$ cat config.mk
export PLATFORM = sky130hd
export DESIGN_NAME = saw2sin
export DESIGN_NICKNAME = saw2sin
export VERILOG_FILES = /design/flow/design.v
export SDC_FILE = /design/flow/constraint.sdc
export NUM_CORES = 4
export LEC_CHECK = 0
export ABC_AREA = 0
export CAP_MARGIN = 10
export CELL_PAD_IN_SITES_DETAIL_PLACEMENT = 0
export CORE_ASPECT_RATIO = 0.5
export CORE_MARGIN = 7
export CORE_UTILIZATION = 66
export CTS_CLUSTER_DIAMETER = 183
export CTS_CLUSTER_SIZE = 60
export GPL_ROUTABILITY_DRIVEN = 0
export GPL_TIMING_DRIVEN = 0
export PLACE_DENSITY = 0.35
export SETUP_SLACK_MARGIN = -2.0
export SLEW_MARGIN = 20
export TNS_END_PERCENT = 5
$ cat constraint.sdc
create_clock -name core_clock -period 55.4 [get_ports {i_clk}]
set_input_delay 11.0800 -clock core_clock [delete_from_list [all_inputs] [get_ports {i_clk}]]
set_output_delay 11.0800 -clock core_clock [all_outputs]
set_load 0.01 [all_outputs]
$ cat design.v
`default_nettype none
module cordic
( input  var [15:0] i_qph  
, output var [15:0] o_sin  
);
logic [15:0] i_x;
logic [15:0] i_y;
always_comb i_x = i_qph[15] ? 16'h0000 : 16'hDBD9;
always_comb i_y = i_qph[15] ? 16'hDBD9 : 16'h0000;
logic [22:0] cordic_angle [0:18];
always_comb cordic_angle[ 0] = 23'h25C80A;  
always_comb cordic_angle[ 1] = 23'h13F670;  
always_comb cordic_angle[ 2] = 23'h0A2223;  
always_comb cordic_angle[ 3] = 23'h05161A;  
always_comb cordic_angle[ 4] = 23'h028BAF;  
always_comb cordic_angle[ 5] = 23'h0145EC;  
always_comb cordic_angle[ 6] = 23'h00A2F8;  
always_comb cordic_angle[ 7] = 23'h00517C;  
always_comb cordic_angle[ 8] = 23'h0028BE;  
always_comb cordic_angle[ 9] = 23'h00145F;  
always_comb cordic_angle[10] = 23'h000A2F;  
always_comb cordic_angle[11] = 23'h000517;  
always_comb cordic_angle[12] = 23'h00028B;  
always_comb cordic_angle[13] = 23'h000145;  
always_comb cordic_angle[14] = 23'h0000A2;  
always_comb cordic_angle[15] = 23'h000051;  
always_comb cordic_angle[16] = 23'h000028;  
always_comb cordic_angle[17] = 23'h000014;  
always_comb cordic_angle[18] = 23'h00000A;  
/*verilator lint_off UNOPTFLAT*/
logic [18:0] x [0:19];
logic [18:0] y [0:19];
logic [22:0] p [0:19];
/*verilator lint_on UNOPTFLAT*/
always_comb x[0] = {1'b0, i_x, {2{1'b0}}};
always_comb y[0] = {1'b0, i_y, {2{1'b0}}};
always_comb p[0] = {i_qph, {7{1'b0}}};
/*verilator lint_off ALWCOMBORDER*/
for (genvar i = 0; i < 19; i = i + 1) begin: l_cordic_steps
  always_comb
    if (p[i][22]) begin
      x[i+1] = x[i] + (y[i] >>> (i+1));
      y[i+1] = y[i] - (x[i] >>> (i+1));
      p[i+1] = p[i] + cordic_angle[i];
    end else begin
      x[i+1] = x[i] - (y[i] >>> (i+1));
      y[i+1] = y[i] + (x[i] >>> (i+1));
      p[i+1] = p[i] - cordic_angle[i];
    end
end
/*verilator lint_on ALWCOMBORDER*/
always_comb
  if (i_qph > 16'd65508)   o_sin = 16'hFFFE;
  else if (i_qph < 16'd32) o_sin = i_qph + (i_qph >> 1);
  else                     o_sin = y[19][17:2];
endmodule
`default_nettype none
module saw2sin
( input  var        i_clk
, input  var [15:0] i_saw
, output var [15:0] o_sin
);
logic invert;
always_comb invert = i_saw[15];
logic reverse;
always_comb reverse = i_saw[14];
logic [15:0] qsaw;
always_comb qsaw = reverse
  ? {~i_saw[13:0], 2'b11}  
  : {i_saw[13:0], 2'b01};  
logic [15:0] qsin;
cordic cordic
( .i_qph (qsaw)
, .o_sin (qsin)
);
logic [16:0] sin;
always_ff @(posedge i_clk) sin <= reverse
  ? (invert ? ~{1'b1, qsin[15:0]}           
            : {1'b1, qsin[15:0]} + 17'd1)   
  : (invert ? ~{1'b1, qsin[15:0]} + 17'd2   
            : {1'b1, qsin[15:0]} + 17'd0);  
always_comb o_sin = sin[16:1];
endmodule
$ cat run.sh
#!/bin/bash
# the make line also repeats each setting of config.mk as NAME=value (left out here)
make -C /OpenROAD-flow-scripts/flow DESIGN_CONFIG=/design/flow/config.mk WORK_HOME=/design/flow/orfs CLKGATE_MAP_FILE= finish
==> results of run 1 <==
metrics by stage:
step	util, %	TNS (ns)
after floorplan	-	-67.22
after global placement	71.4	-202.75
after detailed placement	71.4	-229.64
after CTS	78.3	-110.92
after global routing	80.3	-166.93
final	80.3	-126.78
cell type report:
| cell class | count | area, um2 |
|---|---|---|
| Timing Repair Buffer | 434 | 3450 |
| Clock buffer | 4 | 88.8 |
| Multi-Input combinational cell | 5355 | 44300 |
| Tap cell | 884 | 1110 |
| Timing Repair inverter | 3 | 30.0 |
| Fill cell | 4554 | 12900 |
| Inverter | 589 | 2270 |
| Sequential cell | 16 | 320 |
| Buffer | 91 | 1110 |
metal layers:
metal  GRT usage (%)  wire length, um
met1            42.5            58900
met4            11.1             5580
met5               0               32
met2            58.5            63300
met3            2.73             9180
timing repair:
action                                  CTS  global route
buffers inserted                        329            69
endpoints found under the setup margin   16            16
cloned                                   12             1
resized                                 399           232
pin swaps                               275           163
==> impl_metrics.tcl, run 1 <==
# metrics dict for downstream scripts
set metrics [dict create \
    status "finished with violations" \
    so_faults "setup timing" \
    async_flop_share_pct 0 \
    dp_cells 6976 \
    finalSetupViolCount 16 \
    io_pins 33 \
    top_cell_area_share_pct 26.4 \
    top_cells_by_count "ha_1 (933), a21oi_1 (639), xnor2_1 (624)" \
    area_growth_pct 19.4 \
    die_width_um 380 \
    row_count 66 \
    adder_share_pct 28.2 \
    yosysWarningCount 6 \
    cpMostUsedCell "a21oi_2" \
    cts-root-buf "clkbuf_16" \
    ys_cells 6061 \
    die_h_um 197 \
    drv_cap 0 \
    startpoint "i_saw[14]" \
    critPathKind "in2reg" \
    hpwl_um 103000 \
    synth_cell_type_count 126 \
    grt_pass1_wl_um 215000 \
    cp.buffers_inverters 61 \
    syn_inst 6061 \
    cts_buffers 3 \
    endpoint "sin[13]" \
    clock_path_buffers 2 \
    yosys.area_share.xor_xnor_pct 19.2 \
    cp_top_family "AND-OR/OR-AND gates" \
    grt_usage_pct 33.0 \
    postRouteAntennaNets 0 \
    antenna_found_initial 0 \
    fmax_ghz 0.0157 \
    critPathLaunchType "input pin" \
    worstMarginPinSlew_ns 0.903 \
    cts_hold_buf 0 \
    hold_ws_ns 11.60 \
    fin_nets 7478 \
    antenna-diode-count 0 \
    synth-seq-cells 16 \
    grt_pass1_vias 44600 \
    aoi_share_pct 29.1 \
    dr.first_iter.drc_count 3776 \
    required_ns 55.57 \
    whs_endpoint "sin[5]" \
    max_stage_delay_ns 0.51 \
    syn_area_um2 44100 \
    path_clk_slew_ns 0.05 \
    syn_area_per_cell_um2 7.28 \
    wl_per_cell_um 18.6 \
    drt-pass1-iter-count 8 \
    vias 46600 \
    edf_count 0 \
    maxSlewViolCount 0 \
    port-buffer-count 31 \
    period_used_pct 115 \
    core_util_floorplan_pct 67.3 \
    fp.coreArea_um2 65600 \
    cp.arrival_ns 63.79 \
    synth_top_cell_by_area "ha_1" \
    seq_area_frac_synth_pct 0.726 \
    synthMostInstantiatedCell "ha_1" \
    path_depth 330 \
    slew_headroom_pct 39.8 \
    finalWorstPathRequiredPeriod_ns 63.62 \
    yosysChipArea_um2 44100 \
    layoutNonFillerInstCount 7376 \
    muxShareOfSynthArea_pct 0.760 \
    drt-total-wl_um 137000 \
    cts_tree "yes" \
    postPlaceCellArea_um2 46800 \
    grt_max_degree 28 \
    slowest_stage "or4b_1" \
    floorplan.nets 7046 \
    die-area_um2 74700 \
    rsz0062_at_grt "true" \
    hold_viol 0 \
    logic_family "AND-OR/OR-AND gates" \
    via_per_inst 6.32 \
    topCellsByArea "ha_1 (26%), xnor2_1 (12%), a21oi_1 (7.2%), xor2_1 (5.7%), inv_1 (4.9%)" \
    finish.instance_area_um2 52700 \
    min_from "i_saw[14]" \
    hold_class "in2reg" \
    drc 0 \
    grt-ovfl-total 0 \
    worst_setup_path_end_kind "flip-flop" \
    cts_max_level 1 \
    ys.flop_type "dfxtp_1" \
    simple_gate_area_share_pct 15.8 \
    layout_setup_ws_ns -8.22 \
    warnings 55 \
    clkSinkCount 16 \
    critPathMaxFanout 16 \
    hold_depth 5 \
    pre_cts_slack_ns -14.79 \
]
--
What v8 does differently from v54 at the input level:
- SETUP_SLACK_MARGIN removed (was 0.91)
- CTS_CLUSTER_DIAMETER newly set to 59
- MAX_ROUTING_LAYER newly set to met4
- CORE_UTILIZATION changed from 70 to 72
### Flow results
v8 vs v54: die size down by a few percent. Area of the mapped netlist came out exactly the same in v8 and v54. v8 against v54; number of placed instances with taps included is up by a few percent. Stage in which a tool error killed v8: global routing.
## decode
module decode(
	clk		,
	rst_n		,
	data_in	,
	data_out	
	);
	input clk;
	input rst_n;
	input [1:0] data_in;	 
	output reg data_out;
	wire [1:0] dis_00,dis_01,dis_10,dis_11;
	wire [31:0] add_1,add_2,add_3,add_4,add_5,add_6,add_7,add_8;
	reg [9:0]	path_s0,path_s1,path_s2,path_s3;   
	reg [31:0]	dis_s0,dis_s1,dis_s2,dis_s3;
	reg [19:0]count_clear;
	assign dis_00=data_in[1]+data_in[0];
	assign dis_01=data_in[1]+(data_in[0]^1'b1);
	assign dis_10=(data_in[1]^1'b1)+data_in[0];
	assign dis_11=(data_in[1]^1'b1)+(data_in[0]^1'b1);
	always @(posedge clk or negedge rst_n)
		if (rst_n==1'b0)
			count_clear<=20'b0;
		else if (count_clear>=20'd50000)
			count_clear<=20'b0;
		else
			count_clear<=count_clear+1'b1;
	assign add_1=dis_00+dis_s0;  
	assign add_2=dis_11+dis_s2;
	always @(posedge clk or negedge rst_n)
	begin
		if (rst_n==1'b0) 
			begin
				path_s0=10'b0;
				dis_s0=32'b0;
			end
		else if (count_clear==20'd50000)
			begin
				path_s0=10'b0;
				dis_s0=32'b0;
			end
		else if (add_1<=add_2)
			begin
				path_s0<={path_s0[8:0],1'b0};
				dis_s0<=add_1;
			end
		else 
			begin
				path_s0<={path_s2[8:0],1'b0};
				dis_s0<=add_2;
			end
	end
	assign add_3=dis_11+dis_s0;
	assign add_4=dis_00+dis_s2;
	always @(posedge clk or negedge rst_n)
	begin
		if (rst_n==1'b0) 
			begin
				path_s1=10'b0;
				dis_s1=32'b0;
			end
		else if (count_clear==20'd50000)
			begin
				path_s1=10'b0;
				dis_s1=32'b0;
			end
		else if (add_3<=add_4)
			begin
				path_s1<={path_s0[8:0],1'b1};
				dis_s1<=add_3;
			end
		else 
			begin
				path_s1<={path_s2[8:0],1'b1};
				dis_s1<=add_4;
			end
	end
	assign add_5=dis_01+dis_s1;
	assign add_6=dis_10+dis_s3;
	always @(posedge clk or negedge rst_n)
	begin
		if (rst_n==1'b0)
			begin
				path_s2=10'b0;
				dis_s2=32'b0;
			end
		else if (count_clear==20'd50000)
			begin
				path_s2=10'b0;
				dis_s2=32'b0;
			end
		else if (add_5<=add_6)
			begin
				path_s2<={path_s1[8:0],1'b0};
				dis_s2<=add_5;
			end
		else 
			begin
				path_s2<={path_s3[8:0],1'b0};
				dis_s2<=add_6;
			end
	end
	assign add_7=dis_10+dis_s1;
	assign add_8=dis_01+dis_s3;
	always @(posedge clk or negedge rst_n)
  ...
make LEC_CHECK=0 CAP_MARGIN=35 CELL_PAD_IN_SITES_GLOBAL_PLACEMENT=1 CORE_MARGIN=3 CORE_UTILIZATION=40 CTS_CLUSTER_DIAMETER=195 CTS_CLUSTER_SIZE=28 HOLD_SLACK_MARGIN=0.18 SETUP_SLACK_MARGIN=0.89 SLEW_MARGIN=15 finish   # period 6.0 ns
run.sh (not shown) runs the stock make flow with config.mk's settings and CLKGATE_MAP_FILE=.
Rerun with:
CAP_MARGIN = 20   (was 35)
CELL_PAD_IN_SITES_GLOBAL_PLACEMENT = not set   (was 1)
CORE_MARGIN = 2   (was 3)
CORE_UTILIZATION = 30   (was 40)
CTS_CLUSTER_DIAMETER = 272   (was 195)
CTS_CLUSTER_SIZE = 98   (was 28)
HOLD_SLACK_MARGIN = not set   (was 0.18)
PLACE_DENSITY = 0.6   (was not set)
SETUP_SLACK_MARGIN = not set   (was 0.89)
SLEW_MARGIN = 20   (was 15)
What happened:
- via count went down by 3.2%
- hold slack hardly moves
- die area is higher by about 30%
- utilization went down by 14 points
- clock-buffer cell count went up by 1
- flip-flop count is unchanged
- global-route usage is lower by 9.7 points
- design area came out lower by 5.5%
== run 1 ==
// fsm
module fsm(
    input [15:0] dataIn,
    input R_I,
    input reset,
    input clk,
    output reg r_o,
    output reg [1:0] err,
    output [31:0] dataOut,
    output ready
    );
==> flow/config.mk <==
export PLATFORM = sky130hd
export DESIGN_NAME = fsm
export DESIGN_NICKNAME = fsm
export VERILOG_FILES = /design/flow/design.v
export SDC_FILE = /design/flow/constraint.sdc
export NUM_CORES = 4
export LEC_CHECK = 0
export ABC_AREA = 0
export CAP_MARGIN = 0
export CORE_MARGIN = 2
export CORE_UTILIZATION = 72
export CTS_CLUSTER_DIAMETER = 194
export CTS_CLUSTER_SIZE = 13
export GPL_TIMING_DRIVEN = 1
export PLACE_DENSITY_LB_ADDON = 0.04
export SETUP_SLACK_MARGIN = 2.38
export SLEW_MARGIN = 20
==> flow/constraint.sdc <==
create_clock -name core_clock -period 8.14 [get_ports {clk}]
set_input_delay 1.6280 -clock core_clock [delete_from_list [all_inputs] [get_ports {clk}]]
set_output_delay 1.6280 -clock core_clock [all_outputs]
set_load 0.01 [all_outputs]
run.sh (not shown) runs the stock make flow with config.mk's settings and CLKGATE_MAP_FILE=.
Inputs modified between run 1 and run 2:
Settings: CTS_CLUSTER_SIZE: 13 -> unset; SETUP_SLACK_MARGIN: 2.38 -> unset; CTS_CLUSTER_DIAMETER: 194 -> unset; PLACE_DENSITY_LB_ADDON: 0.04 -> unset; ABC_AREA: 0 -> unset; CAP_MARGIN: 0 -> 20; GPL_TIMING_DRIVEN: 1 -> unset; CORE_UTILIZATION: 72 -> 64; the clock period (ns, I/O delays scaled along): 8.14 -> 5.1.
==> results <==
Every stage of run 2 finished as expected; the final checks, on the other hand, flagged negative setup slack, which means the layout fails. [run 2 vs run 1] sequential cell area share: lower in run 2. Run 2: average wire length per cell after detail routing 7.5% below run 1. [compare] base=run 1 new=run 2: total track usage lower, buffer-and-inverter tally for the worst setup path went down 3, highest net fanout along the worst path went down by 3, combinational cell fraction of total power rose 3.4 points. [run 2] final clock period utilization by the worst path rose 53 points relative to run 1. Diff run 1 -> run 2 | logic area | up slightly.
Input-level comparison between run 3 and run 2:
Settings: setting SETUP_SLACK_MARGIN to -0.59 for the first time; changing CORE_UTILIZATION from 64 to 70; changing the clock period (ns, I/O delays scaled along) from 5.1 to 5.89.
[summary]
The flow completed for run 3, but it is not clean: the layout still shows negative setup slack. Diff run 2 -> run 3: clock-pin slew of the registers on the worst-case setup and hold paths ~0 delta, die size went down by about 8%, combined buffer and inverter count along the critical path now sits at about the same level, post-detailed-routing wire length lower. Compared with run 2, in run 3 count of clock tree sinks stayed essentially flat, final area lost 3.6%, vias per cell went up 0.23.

- **Task description**: Exactly the lines above from the one with "cp.buffers_inverters 61 \" to the one with "edf_count 0 \", both included, are to be quoted; leave the rest out.

- **Result of the task**:
    cp.buffers_inverters 61 \
    syn_inst 6061 \
    cts_buffers 3 \
    endpoint "sin[13]" \
    clock_path_buffers 2 \
    yosys.area_share.xor_xnor_pct 19.2 \
    cp_top_family "AND-OR/OR-AND gates" \
    grt_usage_pct 33.0 \
    postRouteAntennaNets 0 \
    antenna_found_initial 0 \
    fmax_ghz 0.0157 \
    critPathLaunchType "input pin" \
    worstMarginPinSlew_ns 0.903 \
    cts_hold_buf 0 \
    hold_ws_ns 11.60 \
    fin_nets 7478 \
    antenna-diode-count 0 \
    synth-seq-cells 16 \
    grt_pass1_vias 44600 \
    aoi_share_pct 29.1 \
    dr.first_iter.drc_count 3776 \
    required_ns 55.57 \
    whs_endpoint "sin[5]" \
    max_stage_delay_ns 0.51 \
    syn_area_um2 44100 \
    path_clk_slew_ns 0.05 \
    syn_area_per_cell_um2 7.28 \
    wl_per_cell_um 18.6 \
    drt-pass1-iter-count 8 \
    vias 46600 \
    edf_count 0 \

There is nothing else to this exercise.